Trojan-Downloader.VBS.Agent.aby

Removal Instructions

If your computer does not have antivirus protection and has been infected by this malicious program, follow the instructions below to delete it:

  1. Delete the original Trojan file (its location will depend on how the program originally penetrated the infected computer).
  2. Delete the following files:
    c:\windows\Resources\1001.exe
    c:\windows\Resources\1002.exe
    c:\windows\Resources\1003.exe
    c:\windows\Resources\1004.exe
    c:\windows\Resources\1005.exe
    c:\windows\Resources\1006.exe
    c:\windows\Resources\1007.exe
    c:\windows\Resources\1008.exe
    c:\windows\Resources\1009.exe
    c:\windows\Resources\1010.exe
    

  3. Perform a full scan of the computer using Kaspersky Anti-Virus with up-to-date antivirus databases (download a trial version).


MD5: C68E13B3110B7108C01DC3807A0070E6
SHA1: 4481B06DE14144D5F39005ED011D84EF28AE2B47

Payload

Once launched, the Trojan downloads files from the following URL addresses:

http://adminlz***600.org/img/T1gANoXmXwXXcGRBI1_1001.gif
http://adminlz***600.org/img/T1gANoXmXwXXcGRBI1_1002.gif
http://adminlz***600.org/img/T1gANoXmXwXXcGRBI1_1003.gif
http://adminlz***600.org/img/T1gANoXmXwXXcGRBI1_1004.gif
http://adminlz***600.org/img/T1gANoXmXwXXcGRBI1_1005.gif
http://adminlz***600.org/img/T1gANoXmXwXXcGRBI1_1006.gif
http://adminlz***600.org/img/T1gANoXmXwXXcGRBI1_1007.gif
http://adminlz***600.org/img/T1gANoXmXwXXcGRBI1_1008.gif
http://adminlz***600.org/img/T1gANoXmXwXXcGRBI1_1009.gif
http://adminlz***600.org/img/T1gANoXmXwXXcGRBI1_1010.gif

At the time of writing, these links were inactive.

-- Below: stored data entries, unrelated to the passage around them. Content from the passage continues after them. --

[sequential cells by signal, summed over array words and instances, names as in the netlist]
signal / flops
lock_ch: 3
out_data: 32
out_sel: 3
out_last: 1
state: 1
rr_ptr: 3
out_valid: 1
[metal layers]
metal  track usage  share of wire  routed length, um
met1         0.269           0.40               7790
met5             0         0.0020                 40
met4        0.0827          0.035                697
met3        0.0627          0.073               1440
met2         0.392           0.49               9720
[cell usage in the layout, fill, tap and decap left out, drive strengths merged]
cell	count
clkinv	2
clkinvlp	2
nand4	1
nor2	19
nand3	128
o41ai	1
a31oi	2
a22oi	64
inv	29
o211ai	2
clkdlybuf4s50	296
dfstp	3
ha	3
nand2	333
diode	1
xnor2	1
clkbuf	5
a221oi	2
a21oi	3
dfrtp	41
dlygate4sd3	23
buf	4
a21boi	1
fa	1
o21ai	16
===== src/rtl/imem_refill_ctrl.sv =====
// imem_refill_ctrl: Imem block-read requester that turns L1 I-cache misses into one-cycle fill writes.
// Optional next-block prefetch buffer is enabled by defining IMEM_PREFETCH_EN.
module imem_refill_ctrl #(
    parameter int ADDR_W  = 16,
    parameter int LINE_W  = 128,
    parameter int TIMEOUT = 255
) (
    input  logic              clock_i,
    input  logic              reset_ni,
    input  logic              miss_req_i,
    input  logic [ADDR_W-1:0] miss_addr_i,
    output logic              miss_busy_o,
    output logic              fill_valid_o,
    output logic [ADDR_W-1:0] fill_addr_o,
    output logic [LINE_W-1:0] fill_data_o,
    output logic              err_timeout_o,
    output logic              ren_o,
    output logic [ADDR_W-1:0] block_address_o,
    input  logic              ready_i,
    input  logic [LINE_W-1:0] dout_i
);
`ifdef IMEM_PREFETCH_EN
    typedef enum logic [2:0] {IDLE, REQ, FILL, GAP, PREF} state_t;
`else
    typedef enum logic [1:0] {IDLE, REQ, FILL, GAP} state_t;
`endif

    localparam bit         TO_EN  = TIMEOUT != 0;
    localparam logic [7:0] TO_VAL = (TIMEOUT > 255) ? 8'hFF : 8'(TIMEOUT);

    state_t            state_q, state_d;
    logic [ADDR_W-1:0] addr_q, addr_d;
    logic [ADDR_W-1:0] ba_q, ba_d;
    logic [ADDR_W-1:0] fill_addr_q, fill_addr_d;
    logic [LINE_W-1:0] fill_data_q, fill_data_d;
    logic              ren_q, ren_d;
    logic              err_q, err_d;
    logic [7:0]        cnt_q, cnt_d;
    logic [7:0]        cnt_inc;
    logic              timeout_hit;

    assign cnt_inc     = (cnt_q == 8'hFF) ? cnt_q : cnt_q + 8'd1;
    assign timeout_hit = TO_EN && (cnt_q == TO_VAL);

`ifdef IMEM_PREFETCH_EN
    logic              pf_valid_q, pf_valid_d;
    logic [ADDR_W-1:0] pf_addr_q, pf_addr_d;
    logic [LINE_W-1:0] pf_data_q, pf_data_d;
    logic              pf_go_q, pf_go_d;
    logic              pend_q, pend_d;
    logic [ADDR_W-1:0] pend_addr_q, pend_addr_d;
    logic              req_any;
    logic [ADDR_W-1:0] req_addr;
    logic              pf_hit;

    // A miss held during a prefetch takes precedence over the live request lines
    assign req_any  = miss_req_i | pend_q;
    assign req_addr = pend_q ? pend_addr_q : miss_addr_i;
    assign pf_hit   = pf_valid_q && (req_addr == pf_addr_q);
`endif

    always_ff @(posedge clock_i or negedge reset_ni) begin
        if (!reset_ni) begin
            state_q     <= IDLE;
            addr_q      <= '0;
            ba_q        <= '0;
            fill_addr_q <= '0;
            fill_data_q <= '0;
            ren_q       <= 1'b0;
            err_q       <= 1'b0;
            cnt_q       <= '0;
`ifdef IMEM_PREFETCH_EN
            pf_valid_q  <= 1'b0;
            pf_addr_q   <= '0;
            pf_data_q   <= '0;
            pf_go_q     <= 1'b0;
            pend_q      <= 1'b0;
            pend_addr_q <= '0;
`endif
        end else begin
            state_q     <= state_d;
            addr_q      <= addr_d;
            ba_q        <= ba_d;
            fill_addr_q <= fill_addr_d;
            fill_data_q <= fill_data_d;
            ren_q       <= ren_d;
            err_q       <= err_d;
            cnt_q       <= cnt_d;
`ifdef IMEM_PREFETCH_EN
            pf_valid_q  <= pf_valid_d;
            pf_addr_q   <= pf_addr_d;
            pf_data_q   <= pf_data_d;
            pf_go_q     <= pf_go_d;
            pend_q      <= pend_d;
            pend_addr_q <= pend_addr_d;
`endif
        end
    end

    always_comb begin
        state_d     = state_q;
        addr_d      = addr_q;
        ba_d        = ba_q;
        fill_addr_d = fill_addr_q;
        fill_data_d = fill_data_q;
        ren_d       = ren_q;
        err_d       = err_q;
        cnt_d       = cnt_q;
`ifdef IMEM_PREFETCH_EN
        pf_valid_d  = pf_valid_q;
        pf_addr_d   = pf_addr_q;
        pf_data_d   = pf_data_q;
        pf_go_d     = pf_go_q;
        pend_d      = pend_q;
        pend_addr_d = pend_addr_q;
`endif
        case (state_q)
            IDLE: begin
`ifdef IMEM_PREFETCH_EN
                if (req_any) begin
                    pend_d = 1'b0;
                    err_d  = 1'b0;
                    addr_d = req_addr;
                    if (pf_hit) begin
                        fill_data_d = pf_data_q;
                        fill_addr_d = req_addr;
                        pf_valid_d  = 1'b0;
                        state_d     = FILL;
                    end else begin
                        ba_d    = req_addr;
                        ren_d   = 1'b1;
                        cnt_d   = '0;
                        state_d = REQ;
                    end
                end
`else
                if (miss_req_i) begin
                    addr_d  = miss_addr_i;
                    ba_d    = miss_addr_i;
                    ren_d   = 1'b1;
                    cnt_d   = '0;
                    err_d   = 1'b0;
                    state_d = REQ;
                end
`endif
            end
            REQ: begin
                if (ready_i) begin
                    fill_data_d = dout_i;
                    fill_addr_d = addr_q;
                    ren_d       = 1'b0;
                    state_d     = FILL;
                end else if (timeout_hit) begin
                    ren_d   = 1'b0;
                    err_d   = 1'b1;
                    state_d = GAP;
                end else begin
                    cnt_d = cnt_inc;
                end
            end
            FILL: begin
`ifdef IMEM_PREFETCH_EN
                pf_go_d = 1'b1;
`endif
                state_d = GAP;
            end
            GAP: begin
`ifdef IMEM_PREFETCH_EN
                if (pf_go_q) begin
                    pf_go_d = 1'b0;
                    ba_d    = fill_addr_q + ADDR_W'(1);
                    ren_d   = 1'b1;
                    cnt_d   = '0;
                    state_d = PREF;
                end else begin
                    state_d = IDLE;
                end
`else
                state_d = IDLE;
`endif
            end
`ifdef IMEM_PREFETCH_EN
            PREF: begin
                if (miss_req_i && !pend_q) begin
                    pend_d      = 1'b1;
                    pend_addr_d = miss_addr_i;
                end
                if (ready_i) begin
                    pf_valid_d = 1'b1;
                    pf_addr_d  = ba_q;
                    pf_data_d  = dout_i;
                    ren_d      = 1'b0;
                    state_d    = GAP;
                end else if (timeout_hit) begin
                    pf_valid_d = 1'b0;
                    ren_d      = 1'b0;
                    state_d    = GAP;
                end else begin
                    cnt_d = cnt_inc;
                end
            end
`endif
            default: state_d = IDLE;
        endcase
    end

    always_comb begin
        miss_busy_o     = state_q != IDLE;
        fill_valid_o    = state_q == FILL;
        fill_addr_o     = fill_addr_q;
        fill_data_o     = fill_data_q;
        err_timeout_o   = err_q;
        ren_o           = ren_q;
        block_address_o = ba_q;
    end
endmodule
[config.mk]
export PLATFORM = sky130hd
export DESIGN_NAME = serial_frame_deserializer
export DESIGN_NICKNAME = d
export VERILOG_FILES = /design/src/rtl/serial_frame_deserializer.sv
export SDC_FILE = /design/constraint.sdc
export NUM_CORES = 1
export LEC_CHECK = 0
export CAP_MARGIN = 20
export CORE_MARGIN = 1
export CORE_UTILIZATION = 45
export DETAILED_ROUTE_END_ITERATION = 6
export HOLD_SLACK_MARGIN = 0.15
export PLACE_DENSITY_LB_ADDON = 0.3
export SLEW_MARGIN = 10
export SYNTH_ARGS = -nofsm -noshare
export SYNTH_HDL_FRONTEND = slang
export SYNTH_SLANG_ARGS = --single-unit
[constraint.sdc]
create_clock -name clk -period 2 [get_ports clk]
set_input_delay 0.2 -clock clk [delete_from_list [all_inputs] [get_ports clk]]
set_output_delay 0.2 -clock clk [all_outputs]
set_load 0.01 [all_outputs]
**src/rtl/exe_hazard_ctrl_pkg.sv**
```systemverilog
// Shared constants and helpers for the EXE-stage forwarding/hazard controller.
// Select encoding for the three EXE operand muxes lives here.
package exe_hazard_ctrl_pkg;

  typedef enum logic [1:0] {
    FWD_SEL_REG = 2'd0,
    FWD_SEL_MEM = 2'd1,
    FWD_SEL_WB  = 2'd2
  } fwd_sel_e;

  // Operand positions used to index the per-source match vectors.
  localparam int NUM_SRC = 3;
  localparam int SRC_1   = 0;
  localparam int SRC_2   = 1;
  localparam int SRC_ST  = 2;

  // MEM holds the younger producer, so it wins over WB.
  function automatic fwd_sel_e pick_sel(input logic mem_hit, input logic wb_hit,
                                        input logic en);
    fwd_sel_e sel;
    sel = FWD_SEL_REG;
    if (en && mem_hit)     sel = FWD_SEL_MEM;
    else if (en && wb_hit) sel = FWD_SEL_WB;
    return sel;
  endfunction

endpackage

```
**src/rtl/exe_hazard_ctrl_if.sv**
```systemverilog
// Bundle of decoded ID fields, control inputs and mux-select/stall outputs
// for the EXE hazard controller.
interface exe_hazard_ctrl_if #(
  parameter int REG_W = 5,
  parameter int CNT_W = 32
);
  // No valid/ready pair here: id_valid qualifies the ID fields for the current
  // cycle only, and while hazard_stall=1 the producer must hold them unchanged.
  logic             fwd_en;
  logic             flush;
  logic             id_valid;
  logic [REG_W-1:0] id_src1;
  logic [REG_W-1:0] id_src2;
  logic             id_two_src;
  logic             id_is_store;
  logic [REG_W-1:0] id_st_src;
  logic [REG_W-1:0] id_dest;
  logic             id_wb_en;
  logic             id_mem_r_en;
  logic [1:0]       val1_sel;
  logic [1:0]       val2_sel;
  logic [1:0]       st_val_sel;
  logic             hazard_stall;
  logic [CNT_W-1:0] stall_cnt;

  modport master (
    output fwd_en, flush, id_valid, id_src1, id_src2, id_two_src, id_is_store,
           id_st_src, id_dest, id_wb_en, id_mem_r_en,
    input  val1_sel, val2_sel, st_val_sel, hazard_stall, stall_cnt
  );

  modport slave (
    input  fwd_en, flush, id_valid, id_src1, id_src2, id_two_src, id_is_store,
           id_st_src, id_dest, id_wb_en, id_mem_r_en,
    output val1_sel, val2_sel, st_val_sel, hazard_stall, stall_cnt
  );
endinterface

```
**src/rtl/exe_hazard_ctrl_match.sv**
```systemverilog
// Single source-vs-slot dependency check; register 0 never matches.
module hazard_match
  import exe_hazard_ctrl_pkg::*;
#(
  parameter int REG_W = 5
) (
  input  logic [REG_W-1:0] src_i,
  input  logic             valid_i,
  input  logic             wb_en_i,
  input  logic [REG_W-1:0] dest_i,
  output logic             hit_o
);
  assign hit_o = valid_i && wb_en_i && (dest_i == src_i) && (src_i != '0);
endmodule

```
**src/rtl/exe_hazard_ctrl.sv**
```systemverilog
// Tracks EX/MEM/WB destination info, drives EXE forwarding selects and the
// load-use / RAW stall that freezes IF/ID and bubbles EX.
module exe_hazard_ctrl
  import exe_hazard_ctrl_pkg::*;
#(
  parameter int REG_W = 5,
  parameter int CNT_W = 32
) (
  input logic               clk,
  input logic               rst,
  exe_hazard_ctrl_if.slave  bus
);

  typedef struct packed {
    logic             valid;
    logic [REG_W-1:0] dest;
    logic             wb_en;
    logic             mem_r_en;
  } slot_t;

  typedef struct packed {
    slot_t            slot;
    logic [REG_W-1:0] src1;
    logic [REG_W-1:0] src2;
    logic             two_src;
    logic             is_store;
    logic [REG_W-1:0] st_src;
  } ex_slot_t;

  ex_slot_t         ex_q, ex_d;
  slot_t            mem_q, wb_q;
  logic [CNT_W-1:0] stall_cnt_q, stall_cnt_d;

  logic [NUM_SRC-1:0][REG_W-1:0] ex_src, id_src;
  logic [NUM_SRC-1:0]            ex_mem_hit, ex_wb_hit;
  logic [NUM_SRC-1:0]            id_ex_hit, id_mem_hit;
  logic [NUM_SRC-1:0]            id_use;
  logic                          raw, stall, sel_en;
  fwd_sel_e                      val1_sel, val2_sel, st_val_sel;
  logic                          unused_bits;

  assign ex_src[SRC_1]  = ex_q.src1;
  assign ex_src[SRC_2]  = ex_q.src2;
  assign ex_src[SRC_ST] = ex_q.st_src;
  assign id_src[SRC_1]  = bus.id_src1;
  assign id_src[SRC_2]  = bus.id_src2;
  assign id_src[SRC_ST] = bus.id_st_src;

  // EX consumer against older producers (forwarding) and ID consumer against
  // EX/MEM producers (stalling).
  for (genvar i = 0; i < NUM_SRC; i++) begin : g_match
    hazard_match #(.REG_W(REG_W)) u_ex_mem (
      .src_i(ex_src[i]), .valid_i(mem_q.valid), .wb_en_i(mem_q.wb_en),
      .dest_i(mem_q.dest), .hit_o(ex_mem_hit[i]));
    hazard_match #(.REG_W(REG_W)) u_ex_wb (
      .src_i(ex_src[i]), .valid_i(wb_q.valid), .wb_en_i(wb_q.wb_en),
      .dest_i(wb_q.dest), .hit_o(ex_wb_hit[i]));
    hazard_match #(.REG_W(REG_W)) u_id_ex (
      .src_i(id_src[i]), .valid_i(ex_q.slot.valid), .wb_en_i(ex_q.slot.wb_en),
      .dest_i(ex_q.slot.dest), .hit_o(id_ex_hit[i]));
    hazard_match #(.REG_W(REG_W)) u_id_mem (
      .src_i(id_src[i]), .valid_i(mem_q.valid), .wb_en_i(mem_q.wb_en),
      .dest_i(mem_q.dest), .hit_o(id_mem_hit[i]));
  end

  assign sel_en = ex_q.slot.valid && bus.fwd_en;

  always_comb begin
    val1_sel   = pick_sel(ex_mem_hit[SRC_1], ex_wb_hit[SRC_1], sel_en);
    val2_sel   = pick_sel(ex_mem_hit[SRC_2], ex_wb_hit[SRC_2], sel_en && ex_q.two_src);
    st_val_sel = pick_sel(ex_mem_hit[SRC_ST], ex_wb_hit[SRC_ST], sel_en && ex_q.is_store);
  end

  assign id_use = {bus.id_is_store, bus.id_two_src, 1'b1};

  // Without forwarding the write-before-read register file covers WB only.
  always_comb begin
    raw = 1'b0;
    if (bus.fwd_en) raw = ex_q.slot.mem_r_en && |(id_use & id_ex_hit);
    else            raw = |(id_use & (id_ex_hit | id_mem_hit));
  end

  assign stall = bus.id_valid && raw && !bus.flush;

  always_comb begin
    ex_d = '0;
    if (bus.id_valid && !stall && !bus.flush) begin
      ex_d.slot.valid    = 1'b1;
      ex_d.slot.dest     = bus.id_dest;
      ex_d.slot.wb_en    = bus.id_wb_en;
      ex_d.slot.mem_r_en = bus.id_mem_r_en;
      ex_d.src1          = bus.id_src1;
      ex_d.src2          = bus.id_src2;
      ex_d.two_src       = bus.id_two_src;
      ex_d.is_store      = bus.id_is_store;
      ex_d.st_src        = bus.id_st_src;
    end
  end

  always_comb begin
    stall_cnt_d = stall_cnt_q;
    if (stall && (stall_cnt_q != '1)) stall_cnt_d = stall_cnt_q + CNT_W'(1);
  end

  always_ff @(posedge clk) begin
    if (rst) begin
      ex_q        <= '0;
      mem_q       <= '0;
      wb_q        <= '0;
      stall_cnt_q <= '0;
    end else begin
      ex_q        <= ex_d;
      mem_q       <= ex_q.slot;
      wb_q        <= mem_q;
      stall_cnt_q <= stall_cnt_d;
    end
  end

  // Load flags are only consulted in EX; later copies are kept for visibility.
  assign unused_bits = mem_q.mem_r_en ^ wb_q.mem_r_en;

  assign bus.val1_sel     = val1_sel;
  assign bus.val2_sel     = val2_sel;
  assign bus.st_val_sel   = st_val_sel;
  assign bus.hazard_stall = stall;
  assign bus.stall_cnt    = stall_cnt_q;

endmodule

```
**src/flat_wrapper.sv**
```systemverilog
// flat-port wrapper written by rule: the top's interface ports become plain ports
module exe_hazard_ctrl_flat import exe_hazard_ctrl_pkg::*;
#(
  parameter int REG_W = 5,
  parameter int CNT_W = 32
)
  (clk, rst, bus_fwd_en, bus_flush, bus_id_valid, bus_id_src1, bus_id_src2, bus_id_two_src, bus_id_is_store, bus_id_st_src, bus_id_dest, bus_id_wb_en, bus_id_mem_r_en, bus_val1_sel, bus_val2_sel, bus_st_val_sel, bus_hazard_stall, bus_stall_cnt);
  exe_hazard_ctrl_if #(.REG_W(REG_W), .CNT_W(CNT_W)) bus_i ();
  input logic clk;
  input logic rst;
  input wire logic [$bits(bus_i.fwd_en)-1:0] bus_fwd_en;
  input wire logic [$bits(bus_i.flush)-1:0] bus_flush;
  input wire logic [$bits(bus_i.id_valid)-1:0] bus_id_valid;
  input wire logic [$bits(bus_i.id_src1)-1:0] bus_id_src1;
  input wire logic [$bits(bus_i.id_src2)-1:0] bus_id_src2;
  input wire logic [$bits(bus_i.id_two_src)-1:0] bus_id_two_src;
  input wire logic [$bits(bus_i.id_is_store)-1:0] bus_id_is_store;
  input wire logic [$bits(bus_i.id_st_src)-1:0] bus_id_st_src;
  input wire logic [$bits(bus_i.id_dest)-1:0] bus_id_dest;
  input wire logic [$bits(bus_i.id_wb_en)-1:0] bus_id_wb_en;
  input wire logic [$bits(bus_i.id_mem_r_en)-1:0] bus_id_mem_r_en;
  output wire logic [$bits(bus_i.val1_sel)-1:0] bus_val1_sel;
  output wire logic [$bits(bus_i.val2_sel)-1:0] bus_val2_sel;
  output wire logic [$bits(bus_i.st_val_sel)-1:0] bus_st_val_sel;
  output wire logic [$bits(bus_i.hazard_stall)-1:0] bus_hazard_stall;
  output wire logic [$bits(bus_i.stall_cnt)-1:0] bus_stall_cnt;
  assign bus_i.fwd_en = bus_fwd_en;
  assign bus_i.flush = bus_flush;
  assign bus_i.id_valid = bus_id_valid;
  assign bus_i.id_src1 = bus_id_src1;
  assign bus_i.id_src2 = bus_id_src2;
  assign bus_i.id_two_src = bus_id_two_src;
  assign bus_i.id_is_store = bus_id_is_store;
  assign bus_i.id_st_src = bus_id_st_src;
  assign bus_i.id_dest = bus_id_dest;
  assign bus_i.id_wb_en = bus_id_wb_en;
  assign bus_i.id_mem_r_en = bus_id_mem_r_en;
  assign bus_val1_sel = bus_i.val1_sel;
  assign bus_val2_sel = bus_i.val2_sel;
  assign bus_st_val_sel = bus_i.st_val_sel;
  assign bus_hazard_stall = bus_i.hazard_stall;
  assign bus_stall_cnt = bus_i.stall_cnt;
  exe_hazard_ctrl #(.REG_W(REG_W), .CNT_W(CNT_W)) u_core (.clk(clk), .rst(rst), .bus(bus_i));
endmodule
```
<file path="config.mk">
export PLATFORM = sky130hd
export DESIGN_NAME = rijndael_mask_seq_m
export DESIGN_NICKNAME = d
export VERILOG_FILES = /design/src/rtl/rijndael_seq_pkg.sv /design/src/rtl/mask_lfsr16_m.sv /design/src/rtl/rijndael_mask_seq_m.sv
export SDC_FILE = /design/constraint.sdc
export NUM_CORES = 1
export LEC_CHECK = 0
export ABC_AREA = 1
export CAP_MARGIN = 20
export CORE_ASPECT_RATIO = 1.5
export CORE_MARGIN = 8
export CORE_UTILIZATION = 47
export DETAILED_ROUTE_END_ITERATION = 6
export GPL_ROUTABILITY_DRIVEN = 0
export PLACE_DENSITY = 0.84
export SYNTH_ARGS = -nofsm -noshare
export SYNTH_HDL_FRONTEND = slang
export SYNTH_SLANG_ARGS = --single-unit
</file>
<file path="constraint.sdc">
create_clock -name clk -period 2.25 [get_ports clk]
set_input_delay 0.3375 -clock clk [delete_from_list [all_inputs] [get_ports clk]]
set_output_delay 0.3375 -clock clk [all_outputs]
set_load 0.05 [all_outputs]
</file>
<file path="src/rtl/rijndael_seq_pkg.sv">
// Shared types and constants for the masked Rijndael S-box sequencer.
package rijndael_seq_pkg;

    typedef enum logic [1:0] {
        IDLE  = 2'd0,
        ISSUE = 2'd1,
        WAIT  = 2'd2,
        DONE  = 2'd3
    } state_e;

    localparam logic [15:0] SEED_DEFAULT    = 16'hACE1;
    localparam logic [15:0] LFSR_TAPS       = 16'hB400;
    localparam int          LATENCY_DEFAULT = 2;

endpackage

</file>
<file path="src/rtl/mask_lfsr16_m.sv">
// Free-running 16-bit Galois LFSR supplying fresh mask material every cycle.
module mask_lfsr16_m
    import rijndael_seq_pkg::*;
#(
    parameter logic [15:0] SEED_INIT = SEED_DEFAULT,
    parameter logic [15:0] TAPS      = LFSR_TAPS
) (
    input  logic        clk,
    input  logic        rst,
    input  logic        seed_load,
    input  logic [15:0] seed,
    output logic [15:0] lfsr
);

    logic [15:0] lfsr_q;
    logic [15:0] lfsr_d;

    always_comb begin
        lfsr_d = (lfsr_q >> 1) ^ (lfsr_q[0] ? TAPS : 16'h0000);
        // A zero seed would freeze the register, so substitute the default.
        if (seed_load) begin
            lfsr_d = (seed == 16'h0000) ? SEED_INIT : seed;
        end
    end

    always_ff @(posedge clk) begin
        if (!rst) begin
            lfsr_q <= SEED_INIT;
        end else begin
            lfsr_q <= lfsr_d;
        end
    end

    assign lfsr = lfsr_q;

endmodule

</file>
<file path="src/rtl/rijndael_mask_seq_m.sv">
// Sequencer feeding one masked operation at a time into the two-state S-box
// stage and returning its unmasked result over a valid/ready handshake.
module rijndael_mask_seq_m
    import rijndael_seq_pkg::*;
#(
    parameter int LATENCY = LATENCY_DEFAULT
) (
    input  logic        clk,
    input  logic        rst,
    input  logic        seed_load,
    input  logic [15:0] seed,
    input  logic        mask_en,
    input  logic        pt_valid,
    output logic        pt_ready,
    input  logic [7:0]  pt,
    input  logic [7:0]  key,
    output logic        sb_valid,
    output logic [7:0]  sb_din,
    output logic [7:0]  sb_key,
    output logic [7:0]  sb_imask,
    output logic [7:0]  sb_omask,
    input  logic [7:0]  sb_dout,
    output logic        res_valid,
    input  logic        res_ready,
    output logic [7:0]  res,
    output logic        trig
);

    localparam int CNT_W = (LATENCY > 2) ? $clog2(LATENCY) : 1;

    state_e           state_q, state_d;
    logic [CNT_W-1:0] cnt_q, cnt_d;
    logic [7:0]       din_q, din_d;
    logic [7:0]       key_q, key_d;
    logic [7:0]       imask_q, imask_d;
    logic [7:0]       omask_q, omask_d;
    logic [7:0]       res_q, res_d;
    logic [15:0]      lfsr;

    mask_lfsr16_m u_lfsr (
        .clk       (clk),
        .rst       (rst),
        .seed_load (seed_load),
        .seed      (seed),
        .lfsr      (lfsr)
    );

    always_comb begin
        state_d   = state_q;
        cnt_d     = cnt_q;
        din_d     = din_q;
        key_d     = key_q;
        imask_d   = imask_q;
        omask_d   = omask_q;
        res_d     = res_q;
        pt_ready  = 1'b0;
        sb_valid  = 1'b0;
        trig      = 1'b0;
        res_valid = 1'b0;

        unique case (state_q)
            IDLE: begin
                pt_ready = 1'b1;
                // Operands and masks freeze here; the S-box output XORs with
                // the live omask, so nothing may move until DONE exits.
                if (pt_valid) begin
                    din_d   = pt;
                    key_d   = key;
                    imask_d = mask_en ? lfsr[7:0]  : 8'h00;
                    omask_d = mask_en ? lfsr[15:8] : 8'h00;
                    state_d = ISSUE;
                end
            end
            ISSUE: begin
                sb_valid = 1'b1;
                cnt_d    = CNT_W'(LATENCY - 1);
                state_d  = WAIT;
            end
            WAIT: begin
                trig = 1'b1;
                if (cnt_q == '0) begin
                    res_d   = sb_dout;
                    state_d = DONE;
                end else begin
                    cnt_d = cnt_q - 1'b1;
                end
            end
            DONE: begin
                res_valid = 1'b1;
                if (res_ready) begin
                    state_d = IDLE;
                end
            end
            default: begin
                state_d = IDLE;
            end
        endcase
    end

    always_ff @(posedge clk) begin
        if (!rst) begin
            state_q <= IDLE;
            cnt_q   <= '0;
            din_q   <= 8'h00;
            key_q   <= 8'h00;
            imask_q <= 8'h00;
            omask_q <= 8'h00;
            res_q   <= 8'h00;
        end else begin
            state_q <= state_d;
            cnt_q   <= cnt_d;
            din_q   <= din_d;
            key_q   <= key_d;
            imask_q <= imask_d;
            omask_q <= omask_d;
            res_q   <= res_d;
        end
    end

    assign sb_din   = din_q;
    assign sb_key   = key_q;
    assign sb_imask = imask_q;
    assign sb_omask = omask_q;
    assign res      = res_q;

endmodule

</file>
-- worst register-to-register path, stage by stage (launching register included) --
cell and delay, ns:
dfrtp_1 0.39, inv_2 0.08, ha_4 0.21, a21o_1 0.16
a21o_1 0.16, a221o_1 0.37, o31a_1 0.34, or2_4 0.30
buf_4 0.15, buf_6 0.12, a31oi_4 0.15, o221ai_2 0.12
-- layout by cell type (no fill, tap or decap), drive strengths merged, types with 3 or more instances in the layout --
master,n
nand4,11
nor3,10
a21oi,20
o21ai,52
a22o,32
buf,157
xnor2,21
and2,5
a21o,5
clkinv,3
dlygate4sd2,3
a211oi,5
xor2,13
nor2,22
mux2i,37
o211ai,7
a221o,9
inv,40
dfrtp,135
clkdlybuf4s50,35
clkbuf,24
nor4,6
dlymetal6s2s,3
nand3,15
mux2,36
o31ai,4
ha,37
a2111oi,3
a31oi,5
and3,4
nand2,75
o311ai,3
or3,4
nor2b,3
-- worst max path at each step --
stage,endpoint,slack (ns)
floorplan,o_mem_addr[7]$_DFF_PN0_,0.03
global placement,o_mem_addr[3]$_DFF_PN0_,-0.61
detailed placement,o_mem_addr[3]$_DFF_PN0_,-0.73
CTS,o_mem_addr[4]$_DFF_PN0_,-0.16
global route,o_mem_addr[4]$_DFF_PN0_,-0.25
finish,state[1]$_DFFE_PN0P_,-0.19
==> config.mk <==
export PLATFORM = sky130hd
export DESIGN_NAME = snoop_dispatcher
export DESIGN_NICKNAME = d
export VERILOG_FILES = /design/src/rtl/snoop_dispatcher.sv
export SDC_FILE = /design/constraint.sdc
export NUM_CORES = 1
export LEC_CHECK = 0
export BUFFER_PORTS_ARGS = -buffer_cell sky130_fd_sc_hd__buf_2
export CAP_MARGIN = 20
export CELL_PAD_IN_SITES_DETAIL_PLACEMENT = 0
export CELL_PAD_IN_SITES_GLOBAL_PLACEMENT = 1
export CORE_ASPECT_RATIO = 1.2
export CORE_MARGIN = 8
export CORE_UTILIZATION = 29
export DETAILED_ROUTE_END_ITERATION = 8
export GPL_TIMING_DRIVEN = 0
export HOLD_SLACK_MARGIN = 0.08
export PLACE_DENSITY_LB_ADDON = 0.25
export RECOVER_POWER = 50
export SLEW_MARGIN = 40
export SYNTH_ARGS = -nofsm -noshare
export SYNTH_HDL_FRONTEND = slang
export SYNTH_SLANG_ARGS = --single-unit
==> constraint.sdc <==
create_clock -name clk -period 1.75 [get_ports clk]
set_input_delay 0.0875 -clock clk [delete_from_list [all_inputs] [get_ports clk]]
set_output_delay 0.0875 -clock clk [all_outputs]
set_load 0.02 [all_outputs]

It saves downloaded files under the following names, respectively:
c:\windows\Resources\1001.exe
c:\windows\Resources\1002.exe
c:\windows\Resources\1003.exe
c:\windows\Resources\1004.exe
c:\windows\Resources\1005.exe
c:\windows\Resources\1006.exe
c:\windows\Resources\1007.exe
c:\windows\Resources\1008.exe
c:\windows\Resources\1009.exe
c:\windows\Resources\1010.exe

The Trojan then launched downloaded files for execution and in a hidden mode launches Internet Explorer where it opens the following link:
http://adminlz***600.org/img/gg.htm?vbs31

Technical Details

This Trojan downloads other malicious programs from the Internet and launches them for execution without the user's knowledge. It is a Visual Basic script. It is 3564 bytes in size.